Task ->
Find the string "buffers" in the entries and copy each line that has it.
*** The input
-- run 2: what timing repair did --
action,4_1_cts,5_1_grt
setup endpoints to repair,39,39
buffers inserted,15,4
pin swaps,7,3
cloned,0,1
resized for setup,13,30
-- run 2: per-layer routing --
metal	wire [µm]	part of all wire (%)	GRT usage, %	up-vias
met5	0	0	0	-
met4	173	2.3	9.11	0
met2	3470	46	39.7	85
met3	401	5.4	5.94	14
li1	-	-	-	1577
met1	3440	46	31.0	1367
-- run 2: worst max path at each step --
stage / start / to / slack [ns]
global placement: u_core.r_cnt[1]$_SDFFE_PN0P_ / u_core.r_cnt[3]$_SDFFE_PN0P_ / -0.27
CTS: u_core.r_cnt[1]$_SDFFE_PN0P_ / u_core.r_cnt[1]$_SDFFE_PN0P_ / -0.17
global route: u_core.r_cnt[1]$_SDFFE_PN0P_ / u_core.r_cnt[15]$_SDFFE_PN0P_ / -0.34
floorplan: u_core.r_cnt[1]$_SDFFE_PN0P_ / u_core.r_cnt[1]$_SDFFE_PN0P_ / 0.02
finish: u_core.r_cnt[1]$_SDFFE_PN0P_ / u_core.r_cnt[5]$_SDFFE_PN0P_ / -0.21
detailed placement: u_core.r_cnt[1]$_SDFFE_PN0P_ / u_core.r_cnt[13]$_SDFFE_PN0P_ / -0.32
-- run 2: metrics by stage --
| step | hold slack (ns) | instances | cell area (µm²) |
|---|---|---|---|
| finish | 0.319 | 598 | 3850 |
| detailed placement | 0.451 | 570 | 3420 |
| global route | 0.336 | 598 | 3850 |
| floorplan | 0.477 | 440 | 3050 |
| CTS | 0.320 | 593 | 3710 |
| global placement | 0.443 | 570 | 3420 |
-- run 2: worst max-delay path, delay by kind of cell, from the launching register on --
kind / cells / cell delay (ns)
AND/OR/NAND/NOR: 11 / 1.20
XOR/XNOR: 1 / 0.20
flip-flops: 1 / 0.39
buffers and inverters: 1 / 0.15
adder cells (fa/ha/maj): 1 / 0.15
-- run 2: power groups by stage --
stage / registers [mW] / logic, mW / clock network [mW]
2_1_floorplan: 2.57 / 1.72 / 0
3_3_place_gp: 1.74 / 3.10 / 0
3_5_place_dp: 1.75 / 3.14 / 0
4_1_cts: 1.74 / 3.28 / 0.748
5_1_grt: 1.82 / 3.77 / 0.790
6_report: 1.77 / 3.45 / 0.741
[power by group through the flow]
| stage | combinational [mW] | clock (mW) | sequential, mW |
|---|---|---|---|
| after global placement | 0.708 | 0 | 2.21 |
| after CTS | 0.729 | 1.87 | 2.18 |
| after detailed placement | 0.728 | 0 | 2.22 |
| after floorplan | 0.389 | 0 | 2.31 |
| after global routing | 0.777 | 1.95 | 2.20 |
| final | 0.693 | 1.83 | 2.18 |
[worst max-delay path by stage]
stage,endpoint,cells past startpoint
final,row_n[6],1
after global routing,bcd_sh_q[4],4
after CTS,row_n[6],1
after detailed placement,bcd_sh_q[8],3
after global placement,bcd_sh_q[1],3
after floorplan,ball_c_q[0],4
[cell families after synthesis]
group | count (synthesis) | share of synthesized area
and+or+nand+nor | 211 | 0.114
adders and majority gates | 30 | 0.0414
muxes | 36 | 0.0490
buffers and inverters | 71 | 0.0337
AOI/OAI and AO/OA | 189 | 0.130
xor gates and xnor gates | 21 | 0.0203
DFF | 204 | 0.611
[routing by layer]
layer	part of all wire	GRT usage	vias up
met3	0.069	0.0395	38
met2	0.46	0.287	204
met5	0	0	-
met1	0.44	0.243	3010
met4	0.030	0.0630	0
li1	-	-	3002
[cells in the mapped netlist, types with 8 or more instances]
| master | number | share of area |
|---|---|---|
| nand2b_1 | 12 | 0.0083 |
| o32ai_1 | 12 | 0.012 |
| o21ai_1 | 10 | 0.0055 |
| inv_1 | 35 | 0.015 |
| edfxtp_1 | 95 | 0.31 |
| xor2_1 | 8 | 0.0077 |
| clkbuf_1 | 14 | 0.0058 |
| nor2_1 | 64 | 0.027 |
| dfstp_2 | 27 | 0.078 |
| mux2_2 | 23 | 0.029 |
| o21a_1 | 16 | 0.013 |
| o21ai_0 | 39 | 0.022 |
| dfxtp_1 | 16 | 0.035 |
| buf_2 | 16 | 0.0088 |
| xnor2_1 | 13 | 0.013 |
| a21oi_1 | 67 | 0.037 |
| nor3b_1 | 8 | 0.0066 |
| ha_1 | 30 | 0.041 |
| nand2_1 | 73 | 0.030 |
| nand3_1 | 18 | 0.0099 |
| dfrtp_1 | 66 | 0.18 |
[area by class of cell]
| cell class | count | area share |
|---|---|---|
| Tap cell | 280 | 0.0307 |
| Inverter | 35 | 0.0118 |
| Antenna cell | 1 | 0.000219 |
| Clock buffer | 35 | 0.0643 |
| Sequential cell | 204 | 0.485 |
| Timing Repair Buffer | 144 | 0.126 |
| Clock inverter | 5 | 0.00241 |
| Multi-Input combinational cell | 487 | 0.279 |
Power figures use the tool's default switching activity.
## config.mk

```make
export PLATFORM = sky130hd
export DESIGN_NAME = mc_controller_flat
export DESIGN_NICKNAME = d
export VERILOG_FILES = /design/src/rtl/mc_controller_pkg.sv /design/src/rtl/mc_controller_if.sv /design/src/rtl/mc_controller_decode.sv /design/src/rtl/mc_controller.sv /design/src/flat_wrapper.sv
export SDC_FILE = /design/constraint.sdc
export NUM_CORES = 1
export LEC_CHECK = 0
export BUFFER_PORTS_ARGS = -buffer_cell sky130_fd_sc_hd__buf_4
export CAP_MARGIN = 0
export CORE_ASPECT_RATIO = 2
export CORE_UTILIZATION = 50
export CTS_BUF_LIST = sky130_fd_sc_hd__clkbuf_4 sky130_fd_sc_hd__clkbuf_8 sky130_fd_sc_hd__clkbuf_16
export DETAILED_ROUTE_END_ITERATION = 7
export PLACE_DENSITY = 0.79
export SLEW_MARGIN = 10
export SYNTH_ARGS = -nofsm -noshare
export SYNTH_HDL_FRONTEND = slang
export SYNTH_SLANG_ARGS = --single-unit
```

## constraint.sdc

```tcl
create_clock -name clk -period 2.63 [get_ports clk]
set_input_delay 0.263 -clock clk [delete_from_list [all_inputs] [get_ports clk]]
set_output_delay 0.263 -clock clk [all_outputs]
set_load 0.01 [all_outputs]
```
******
Exercise solution ->
buffers inserted,15,4
buffers and inverters: 1 / 0.15
buffers and inverters | 71 | 0.0337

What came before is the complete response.